What is needed:
Once you find the line containing "stage / utilization [%] / cell area (µm²)" in the data below, copy it and each following line exactly, up to and including the line containing "after floorplan: - / 8648", and nothing else.

Stored data:
=== Begin Enclosure ===

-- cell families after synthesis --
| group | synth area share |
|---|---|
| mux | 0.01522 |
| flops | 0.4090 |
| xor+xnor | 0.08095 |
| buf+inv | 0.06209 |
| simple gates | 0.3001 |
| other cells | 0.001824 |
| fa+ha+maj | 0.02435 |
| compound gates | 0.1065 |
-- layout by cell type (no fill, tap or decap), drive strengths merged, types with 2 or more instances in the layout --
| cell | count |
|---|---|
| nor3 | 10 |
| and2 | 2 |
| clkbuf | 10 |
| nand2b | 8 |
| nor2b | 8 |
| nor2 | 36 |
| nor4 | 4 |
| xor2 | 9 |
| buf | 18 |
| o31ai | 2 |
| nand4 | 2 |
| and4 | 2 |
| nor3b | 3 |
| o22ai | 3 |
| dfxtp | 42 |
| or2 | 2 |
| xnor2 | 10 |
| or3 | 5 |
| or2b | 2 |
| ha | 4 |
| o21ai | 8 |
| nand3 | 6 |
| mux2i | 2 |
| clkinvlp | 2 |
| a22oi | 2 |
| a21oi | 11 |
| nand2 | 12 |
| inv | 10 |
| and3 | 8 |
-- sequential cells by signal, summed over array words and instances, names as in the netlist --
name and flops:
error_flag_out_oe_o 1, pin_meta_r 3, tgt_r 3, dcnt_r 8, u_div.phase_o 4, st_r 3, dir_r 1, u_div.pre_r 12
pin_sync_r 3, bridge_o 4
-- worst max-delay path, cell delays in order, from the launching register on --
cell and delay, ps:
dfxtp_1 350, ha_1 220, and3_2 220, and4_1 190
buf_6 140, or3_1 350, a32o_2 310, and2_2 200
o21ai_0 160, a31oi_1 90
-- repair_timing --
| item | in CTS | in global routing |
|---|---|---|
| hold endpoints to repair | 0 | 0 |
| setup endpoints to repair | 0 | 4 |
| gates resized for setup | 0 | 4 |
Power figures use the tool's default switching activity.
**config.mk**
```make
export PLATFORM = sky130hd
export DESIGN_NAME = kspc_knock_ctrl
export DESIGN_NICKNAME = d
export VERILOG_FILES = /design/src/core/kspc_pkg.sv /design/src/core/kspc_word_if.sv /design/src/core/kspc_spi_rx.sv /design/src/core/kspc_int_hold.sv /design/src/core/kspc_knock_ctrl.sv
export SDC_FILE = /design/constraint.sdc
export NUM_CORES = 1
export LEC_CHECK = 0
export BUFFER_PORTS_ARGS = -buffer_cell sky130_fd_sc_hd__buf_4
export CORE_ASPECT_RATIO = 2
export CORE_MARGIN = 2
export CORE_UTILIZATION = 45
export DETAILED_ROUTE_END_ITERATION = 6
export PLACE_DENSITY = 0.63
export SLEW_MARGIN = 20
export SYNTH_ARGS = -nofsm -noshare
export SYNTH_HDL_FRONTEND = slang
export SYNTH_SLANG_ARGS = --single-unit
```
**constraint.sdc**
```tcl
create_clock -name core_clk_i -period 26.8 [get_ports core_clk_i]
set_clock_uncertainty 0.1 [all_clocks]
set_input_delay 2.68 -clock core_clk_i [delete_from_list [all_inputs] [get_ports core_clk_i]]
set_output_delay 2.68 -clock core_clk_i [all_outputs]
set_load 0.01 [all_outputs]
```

=== End Enclosure ===
=== Begin Enclosure ===

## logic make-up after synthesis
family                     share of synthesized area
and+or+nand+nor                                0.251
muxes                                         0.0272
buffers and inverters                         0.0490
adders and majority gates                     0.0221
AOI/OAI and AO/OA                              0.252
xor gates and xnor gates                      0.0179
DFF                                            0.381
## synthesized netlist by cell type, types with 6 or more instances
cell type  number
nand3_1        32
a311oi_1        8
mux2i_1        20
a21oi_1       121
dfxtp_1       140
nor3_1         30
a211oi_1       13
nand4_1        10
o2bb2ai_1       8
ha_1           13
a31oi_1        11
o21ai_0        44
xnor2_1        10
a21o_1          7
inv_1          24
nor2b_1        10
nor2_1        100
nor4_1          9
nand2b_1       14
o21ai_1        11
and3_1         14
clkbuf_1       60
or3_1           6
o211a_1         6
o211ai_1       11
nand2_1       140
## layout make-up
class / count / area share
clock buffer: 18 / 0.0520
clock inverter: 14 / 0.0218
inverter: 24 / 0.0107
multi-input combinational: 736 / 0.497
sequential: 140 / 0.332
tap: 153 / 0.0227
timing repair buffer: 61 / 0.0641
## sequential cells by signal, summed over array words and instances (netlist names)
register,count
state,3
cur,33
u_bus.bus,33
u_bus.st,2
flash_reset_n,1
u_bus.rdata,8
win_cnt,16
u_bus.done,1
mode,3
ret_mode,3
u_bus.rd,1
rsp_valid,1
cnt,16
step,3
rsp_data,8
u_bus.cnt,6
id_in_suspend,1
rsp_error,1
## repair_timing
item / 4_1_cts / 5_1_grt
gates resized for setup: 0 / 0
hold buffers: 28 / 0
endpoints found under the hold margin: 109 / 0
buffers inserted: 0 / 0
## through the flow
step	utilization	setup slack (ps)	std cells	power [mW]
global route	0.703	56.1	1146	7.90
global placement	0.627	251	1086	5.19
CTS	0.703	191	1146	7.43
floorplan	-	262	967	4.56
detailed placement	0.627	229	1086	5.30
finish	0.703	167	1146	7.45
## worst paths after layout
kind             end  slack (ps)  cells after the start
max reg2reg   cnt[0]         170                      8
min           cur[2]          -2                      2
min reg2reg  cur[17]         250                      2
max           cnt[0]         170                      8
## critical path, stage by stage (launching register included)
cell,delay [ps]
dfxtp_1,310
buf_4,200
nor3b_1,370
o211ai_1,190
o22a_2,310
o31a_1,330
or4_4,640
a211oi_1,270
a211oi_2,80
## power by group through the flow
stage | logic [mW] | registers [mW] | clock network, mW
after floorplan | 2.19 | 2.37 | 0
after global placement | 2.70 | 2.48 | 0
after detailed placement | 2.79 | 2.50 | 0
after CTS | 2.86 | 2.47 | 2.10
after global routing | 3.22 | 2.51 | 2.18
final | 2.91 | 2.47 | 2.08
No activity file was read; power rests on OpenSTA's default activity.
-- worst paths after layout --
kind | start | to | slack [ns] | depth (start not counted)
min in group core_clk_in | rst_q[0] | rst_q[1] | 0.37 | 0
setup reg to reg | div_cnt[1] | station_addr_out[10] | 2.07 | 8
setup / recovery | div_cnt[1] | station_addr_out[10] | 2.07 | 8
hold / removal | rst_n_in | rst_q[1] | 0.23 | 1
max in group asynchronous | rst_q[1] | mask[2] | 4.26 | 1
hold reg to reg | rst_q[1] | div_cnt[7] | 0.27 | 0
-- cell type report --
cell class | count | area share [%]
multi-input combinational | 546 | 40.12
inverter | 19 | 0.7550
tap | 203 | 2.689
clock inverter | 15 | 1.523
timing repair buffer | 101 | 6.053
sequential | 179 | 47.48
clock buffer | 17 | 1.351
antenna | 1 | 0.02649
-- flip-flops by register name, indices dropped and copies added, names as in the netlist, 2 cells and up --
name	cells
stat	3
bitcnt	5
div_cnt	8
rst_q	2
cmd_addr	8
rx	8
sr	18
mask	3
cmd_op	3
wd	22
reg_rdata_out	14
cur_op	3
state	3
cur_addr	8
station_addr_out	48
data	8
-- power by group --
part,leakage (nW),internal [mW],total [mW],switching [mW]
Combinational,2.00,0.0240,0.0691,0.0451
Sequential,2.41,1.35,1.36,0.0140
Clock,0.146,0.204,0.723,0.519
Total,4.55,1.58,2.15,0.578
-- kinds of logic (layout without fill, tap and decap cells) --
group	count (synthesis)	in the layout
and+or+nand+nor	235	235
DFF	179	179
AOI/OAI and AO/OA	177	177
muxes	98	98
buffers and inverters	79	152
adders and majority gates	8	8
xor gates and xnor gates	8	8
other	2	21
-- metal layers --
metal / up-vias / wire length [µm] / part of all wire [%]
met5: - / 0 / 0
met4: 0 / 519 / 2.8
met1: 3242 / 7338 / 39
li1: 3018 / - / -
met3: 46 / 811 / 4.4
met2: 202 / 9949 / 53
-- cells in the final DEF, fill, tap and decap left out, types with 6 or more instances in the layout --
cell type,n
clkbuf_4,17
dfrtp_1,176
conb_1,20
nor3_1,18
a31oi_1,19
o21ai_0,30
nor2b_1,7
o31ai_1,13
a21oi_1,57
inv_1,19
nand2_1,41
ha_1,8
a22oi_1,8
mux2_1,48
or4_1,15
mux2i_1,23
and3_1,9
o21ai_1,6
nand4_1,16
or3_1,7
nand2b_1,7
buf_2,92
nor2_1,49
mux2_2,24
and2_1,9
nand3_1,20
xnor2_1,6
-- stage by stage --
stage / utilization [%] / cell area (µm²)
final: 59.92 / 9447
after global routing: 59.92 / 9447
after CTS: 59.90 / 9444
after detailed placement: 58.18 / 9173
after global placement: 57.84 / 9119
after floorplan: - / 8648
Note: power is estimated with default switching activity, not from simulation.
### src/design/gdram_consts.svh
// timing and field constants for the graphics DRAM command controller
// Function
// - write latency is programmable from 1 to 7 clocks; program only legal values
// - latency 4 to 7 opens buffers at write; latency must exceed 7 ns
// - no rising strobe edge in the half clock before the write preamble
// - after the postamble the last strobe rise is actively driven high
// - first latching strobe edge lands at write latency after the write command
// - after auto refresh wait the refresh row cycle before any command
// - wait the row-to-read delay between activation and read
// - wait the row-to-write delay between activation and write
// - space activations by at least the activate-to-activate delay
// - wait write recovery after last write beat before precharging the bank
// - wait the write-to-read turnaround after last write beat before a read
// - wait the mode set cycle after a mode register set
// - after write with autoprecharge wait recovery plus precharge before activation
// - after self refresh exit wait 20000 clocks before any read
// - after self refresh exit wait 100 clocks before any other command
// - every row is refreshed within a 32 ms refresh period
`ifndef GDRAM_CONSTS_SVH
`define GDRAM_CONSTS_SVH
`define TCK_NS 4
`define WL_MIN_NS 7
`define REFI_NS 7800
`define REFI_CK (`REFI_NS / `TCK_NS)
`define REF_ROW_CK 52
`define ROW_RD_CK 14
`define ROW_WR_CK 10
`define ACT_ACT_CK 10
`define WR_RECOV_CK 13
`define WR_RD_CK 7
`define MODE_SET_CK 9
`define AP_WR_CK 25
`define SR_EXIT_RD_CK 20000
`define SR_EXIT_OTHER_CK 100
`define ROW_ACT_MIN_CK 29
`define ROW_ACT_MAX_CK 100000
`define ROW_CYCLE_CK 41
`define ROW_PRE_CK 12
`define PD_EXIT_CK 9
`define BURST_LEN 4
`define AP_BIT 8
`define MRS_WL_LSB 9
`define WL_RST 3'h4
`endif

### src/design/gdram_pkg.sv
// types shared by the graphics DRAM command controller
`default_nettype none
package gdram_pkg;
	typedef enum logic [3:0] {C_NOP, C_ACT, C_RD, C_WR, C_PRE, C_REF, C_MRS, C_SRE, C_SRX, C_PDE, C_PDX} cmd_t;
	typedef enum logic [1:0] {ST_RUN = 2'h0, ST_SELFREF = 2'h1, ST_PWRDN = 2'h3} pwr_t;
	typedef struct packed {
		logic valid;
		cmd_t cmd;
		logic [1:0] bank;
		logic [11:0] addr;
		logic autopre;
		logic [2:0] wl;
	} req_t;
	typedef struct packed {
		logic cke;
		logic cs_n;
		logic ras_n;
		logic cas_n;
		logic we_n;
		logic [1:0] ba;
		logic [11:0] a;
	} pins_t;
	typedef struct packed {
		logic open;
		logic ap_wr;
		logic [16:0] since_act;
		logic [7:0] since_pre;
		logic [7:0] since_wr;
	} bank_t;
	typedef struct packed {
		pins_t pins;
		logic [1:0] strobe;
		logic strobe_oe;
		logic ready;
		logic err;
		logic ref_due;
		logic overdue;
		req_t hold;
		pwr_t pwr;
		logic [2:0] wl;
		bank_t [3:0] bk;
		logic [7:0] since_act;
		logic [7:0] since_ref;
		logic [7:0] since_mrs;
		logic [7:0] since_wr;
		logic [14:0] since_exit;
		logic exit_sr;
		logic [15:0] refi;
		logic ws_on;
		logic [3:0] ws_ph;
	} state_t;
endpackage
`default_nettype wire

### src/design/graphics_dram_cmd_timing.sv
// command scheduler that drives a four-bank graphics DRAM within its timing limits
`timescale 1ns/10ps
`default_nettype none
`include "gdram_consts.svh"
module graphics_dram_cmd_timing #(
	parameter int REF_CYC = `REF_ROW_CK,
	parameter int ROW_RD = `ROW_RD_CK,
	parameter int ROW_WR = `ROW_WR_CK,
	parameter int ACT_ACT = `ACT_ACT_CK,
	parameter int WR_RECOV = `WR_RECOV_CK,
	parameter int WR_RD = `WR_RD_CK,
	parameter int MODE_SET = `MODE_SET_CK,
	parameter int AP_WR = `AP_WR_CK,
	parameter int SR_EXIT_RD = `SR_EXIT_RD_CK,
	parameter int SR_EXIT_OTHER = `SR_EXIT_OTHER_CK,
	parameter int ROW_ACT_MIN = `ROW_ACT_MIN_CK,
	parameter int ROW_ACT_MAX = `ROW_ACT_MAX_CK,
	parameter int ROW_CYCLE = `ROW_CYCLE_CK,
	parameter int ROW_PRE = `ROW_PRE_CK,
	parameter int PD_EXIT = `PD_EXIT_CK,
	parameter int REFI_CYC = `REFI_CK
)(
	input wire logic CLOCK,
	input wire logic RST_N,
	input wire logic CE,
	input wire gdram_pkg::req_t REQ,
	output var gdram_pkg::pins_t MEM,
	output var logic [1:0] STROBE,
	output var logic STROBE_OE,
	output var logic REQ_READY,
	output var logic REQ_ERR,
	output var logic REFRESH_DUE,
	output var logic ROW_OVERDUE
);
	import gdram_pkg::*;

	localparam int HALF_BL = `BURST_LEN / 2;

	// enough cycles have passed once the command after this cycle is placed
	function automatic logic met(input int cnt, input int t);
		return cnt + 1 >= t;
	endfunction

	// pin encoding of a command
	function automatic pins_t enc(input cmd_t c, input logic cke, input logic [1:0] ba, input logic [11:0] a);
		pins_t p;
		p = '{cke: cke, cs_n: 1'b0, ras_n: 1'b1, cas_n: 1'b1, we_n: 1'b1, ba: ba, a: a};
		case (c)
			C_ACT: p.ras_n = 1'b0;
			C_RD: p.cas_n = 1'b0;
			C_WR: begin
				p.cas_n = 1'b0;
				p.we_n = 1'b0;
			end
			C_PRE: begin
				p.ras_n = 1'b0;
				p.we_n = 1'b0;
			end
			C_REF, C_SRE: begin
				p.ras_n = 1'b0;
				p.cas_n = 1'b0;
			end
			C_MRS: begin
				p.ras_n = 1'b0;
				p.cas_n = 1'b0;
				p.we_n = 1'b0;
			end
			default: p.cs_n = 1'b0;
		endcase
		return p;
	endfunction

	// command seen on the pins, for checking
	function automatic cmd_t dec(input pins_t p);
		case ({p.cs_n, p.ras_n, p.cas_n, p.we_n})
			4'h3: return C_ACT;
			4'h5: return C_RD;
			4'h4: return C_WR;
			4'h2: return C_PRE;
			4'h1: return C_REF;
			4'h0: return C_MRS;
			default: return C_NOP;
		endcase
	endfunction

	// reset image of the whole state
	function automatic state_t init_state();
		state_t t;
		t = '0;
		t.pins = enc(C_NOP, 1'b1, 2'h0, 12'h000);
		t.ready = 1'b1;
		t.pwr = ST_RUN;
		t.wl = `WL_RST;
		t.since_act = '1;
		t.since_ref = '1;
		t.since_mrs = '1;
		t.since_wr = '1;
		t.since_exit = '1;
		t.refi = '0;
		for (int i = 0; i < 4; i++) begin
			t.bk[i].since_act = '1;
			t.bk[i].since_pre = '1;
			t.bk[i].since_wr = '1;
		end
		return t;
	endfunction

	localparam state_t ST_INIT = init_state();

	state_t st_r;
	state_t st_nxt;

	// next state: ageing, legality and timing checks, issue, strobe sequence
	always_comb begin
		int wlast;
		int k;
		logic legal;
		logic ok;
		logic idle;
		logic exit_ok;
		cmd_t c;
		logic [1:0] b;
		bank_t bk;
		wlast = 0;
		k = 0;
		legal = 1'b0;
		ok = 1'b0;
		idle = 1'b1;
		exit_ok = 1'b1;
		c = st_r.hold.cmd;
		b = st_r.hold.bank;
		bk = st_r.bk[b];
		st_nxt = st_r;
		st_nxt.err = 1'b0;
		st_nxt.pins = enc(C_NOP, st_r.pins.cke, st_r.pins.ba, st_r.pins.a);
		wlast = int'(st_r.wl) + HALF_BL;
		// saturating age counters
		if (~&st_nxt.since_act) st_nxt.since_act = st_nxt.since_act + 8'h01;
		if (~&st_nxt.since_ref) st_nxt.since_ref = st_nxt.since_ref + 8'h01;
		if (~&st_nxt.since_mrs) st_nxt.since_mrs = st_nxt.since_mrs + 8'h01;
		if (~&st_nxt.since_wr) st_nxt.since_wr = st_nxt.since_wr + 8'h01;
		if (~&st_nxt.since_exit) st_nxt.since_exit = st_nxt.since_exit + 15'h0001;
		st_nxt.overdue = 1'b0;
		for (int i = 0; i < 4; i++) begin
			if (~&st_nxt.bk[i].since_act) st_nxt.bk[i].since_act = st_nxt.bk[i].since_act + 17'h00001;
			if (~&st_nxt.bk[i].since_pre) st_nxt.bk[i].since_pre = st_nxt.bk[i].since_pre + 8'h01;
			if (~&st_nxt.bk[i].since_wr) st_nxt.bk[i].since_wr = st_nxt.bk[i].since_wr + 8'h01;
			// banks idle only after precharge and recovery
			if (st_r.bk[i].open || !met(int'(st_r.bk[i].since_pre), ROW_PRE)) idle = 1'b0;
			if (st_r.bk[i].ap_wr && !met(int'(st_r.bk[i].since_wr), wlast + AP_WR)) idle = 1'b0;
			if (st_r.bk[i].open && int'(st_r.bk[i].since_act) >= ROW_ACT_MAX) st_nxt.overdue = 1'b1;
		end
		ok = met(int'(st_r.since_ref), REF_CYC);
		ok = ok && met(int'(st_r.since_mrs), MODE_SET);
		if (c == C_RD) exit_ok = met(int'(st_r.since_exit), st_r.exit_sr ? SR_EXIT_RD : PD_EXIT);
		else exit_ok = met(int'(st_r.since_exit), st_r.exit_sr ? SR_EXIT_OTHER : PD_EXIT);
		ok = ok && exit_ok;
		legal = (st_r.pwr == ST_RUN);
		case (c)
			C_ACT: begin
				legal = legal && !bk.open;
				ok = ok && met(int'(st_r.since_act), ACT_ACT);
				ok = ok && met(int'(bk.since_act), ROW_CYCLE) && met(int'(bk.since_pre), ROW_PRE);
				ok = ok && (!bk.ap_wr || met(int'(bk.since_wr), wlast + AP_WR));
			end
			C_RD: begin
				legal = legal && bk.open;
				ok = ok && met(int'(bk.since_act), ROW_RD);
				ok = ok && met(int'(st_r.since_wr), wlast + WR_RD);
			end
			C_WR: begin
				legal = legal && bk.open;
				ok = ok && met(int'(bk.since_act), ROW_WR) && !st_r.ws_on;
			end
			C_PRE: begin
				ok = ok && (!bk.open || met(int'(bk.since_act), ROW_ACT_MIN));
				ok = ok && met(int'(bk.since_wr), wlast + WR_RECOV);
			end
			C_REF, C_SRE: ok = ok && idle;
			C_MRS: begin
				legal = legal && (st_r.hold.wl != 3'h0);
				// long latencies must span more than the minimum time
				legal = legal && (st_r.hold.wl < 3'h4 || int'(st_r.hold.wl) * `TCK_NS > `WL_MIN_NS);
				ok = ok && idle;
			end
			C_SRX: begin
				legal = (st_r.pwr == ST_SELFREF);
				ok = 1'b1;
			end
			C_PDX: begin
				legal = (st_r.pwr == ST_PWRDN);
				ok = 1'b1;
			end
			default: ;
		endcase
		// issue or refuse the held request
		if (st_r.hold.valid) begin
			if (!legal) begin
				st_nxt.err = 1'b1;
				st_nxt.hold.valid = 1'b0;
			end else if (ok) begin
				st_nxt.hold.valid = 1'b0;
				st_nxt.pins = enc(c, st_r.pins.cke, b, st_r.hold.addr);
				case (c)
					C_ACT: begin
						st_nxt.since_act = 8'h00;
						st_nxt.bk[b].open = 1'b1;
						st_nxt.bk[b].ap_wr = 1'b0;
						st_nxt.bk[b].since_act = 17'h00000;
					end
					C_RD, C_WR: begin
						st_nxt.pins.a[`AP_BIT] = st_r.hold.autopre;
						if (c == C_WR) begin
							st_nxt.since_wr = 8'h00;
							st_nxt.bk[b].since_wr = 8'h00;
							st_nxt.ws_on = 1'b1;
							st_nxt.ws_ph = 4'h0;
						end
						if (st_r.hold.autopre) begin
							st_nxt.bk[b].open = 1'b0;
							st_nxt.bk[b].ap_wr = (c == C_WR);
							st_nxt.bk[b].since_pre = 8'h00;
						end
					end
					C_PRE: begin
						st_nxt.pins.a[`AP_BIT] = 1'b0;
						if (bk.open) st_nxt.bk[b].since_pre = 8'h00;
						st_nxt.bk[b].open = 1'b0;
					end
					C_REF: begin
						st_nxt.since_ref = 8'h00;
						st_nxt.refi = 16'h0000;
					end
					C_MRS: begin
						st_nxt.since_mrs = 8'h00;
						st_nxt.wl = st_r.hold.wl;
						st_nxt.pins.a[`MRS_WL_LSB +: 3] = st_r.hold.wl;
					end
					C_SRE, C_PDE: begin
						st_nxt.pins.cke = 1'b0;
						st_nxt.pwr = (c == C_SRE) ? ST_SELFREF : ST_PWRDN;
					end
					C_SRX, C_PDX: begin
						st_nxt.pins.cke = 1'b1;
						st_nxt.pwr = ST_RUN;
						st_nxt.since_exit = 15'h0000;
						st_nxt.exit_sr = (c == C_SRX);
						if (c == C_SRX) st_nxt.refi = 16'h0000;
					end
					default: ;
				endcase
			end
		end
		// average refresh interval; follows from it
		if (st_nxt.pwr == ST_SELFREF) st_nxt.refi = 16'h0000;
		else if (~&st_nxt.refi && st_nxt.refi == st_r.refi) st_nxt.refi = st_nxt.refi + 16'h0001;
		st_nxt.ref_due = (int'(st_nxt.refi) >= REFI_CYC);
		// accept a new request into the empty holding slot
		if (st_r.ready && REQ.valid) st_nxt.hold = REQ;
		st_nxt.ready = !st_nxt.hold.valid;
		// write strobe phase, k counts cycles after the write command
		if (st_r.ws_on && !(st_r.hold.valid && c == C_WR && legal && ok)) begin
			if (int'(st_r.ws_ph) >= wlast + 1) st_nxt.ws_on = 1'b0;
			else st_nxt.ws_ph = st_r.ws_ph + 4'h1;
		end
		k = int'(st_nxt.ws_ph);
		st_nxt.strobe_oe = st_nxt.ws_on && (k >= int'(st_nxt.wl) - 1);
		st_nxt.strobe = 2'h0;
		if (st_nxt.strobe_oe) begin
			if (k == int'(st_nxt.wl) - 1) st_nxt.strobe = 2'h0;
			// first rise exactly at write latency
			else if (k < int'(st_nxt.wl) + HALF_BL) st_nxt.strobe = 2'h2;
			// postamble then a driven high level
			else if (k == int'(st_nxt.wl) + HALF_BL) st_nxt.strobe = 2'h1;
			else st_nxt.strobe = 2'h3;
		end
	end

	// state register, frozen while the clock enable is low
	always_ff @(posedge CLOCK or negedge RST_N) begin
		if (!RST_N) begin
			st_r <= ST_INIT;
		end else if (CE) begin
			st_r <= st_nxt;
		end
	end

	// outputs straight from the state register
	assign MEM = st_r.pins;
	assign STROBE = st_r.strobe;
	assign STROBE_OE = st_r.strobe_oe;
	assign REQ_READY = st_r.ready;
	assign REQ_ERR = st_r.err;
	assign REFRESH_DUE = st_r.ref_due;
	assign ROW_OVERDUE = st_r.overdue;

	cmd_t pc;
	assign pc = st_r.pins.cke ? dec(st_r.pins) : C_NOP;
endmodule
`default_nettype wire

=== End Enclosure ===

Reply:
stage / utilization [%] / cell area (µm²)
final: 59.92 / 9447
after global routing: 59.92 / 9447
after CTS: 59.90 / 9444
after detailed placement: 58.18 / 9173
after global placement: 57.84 / 9119
after floorplan: - / 8648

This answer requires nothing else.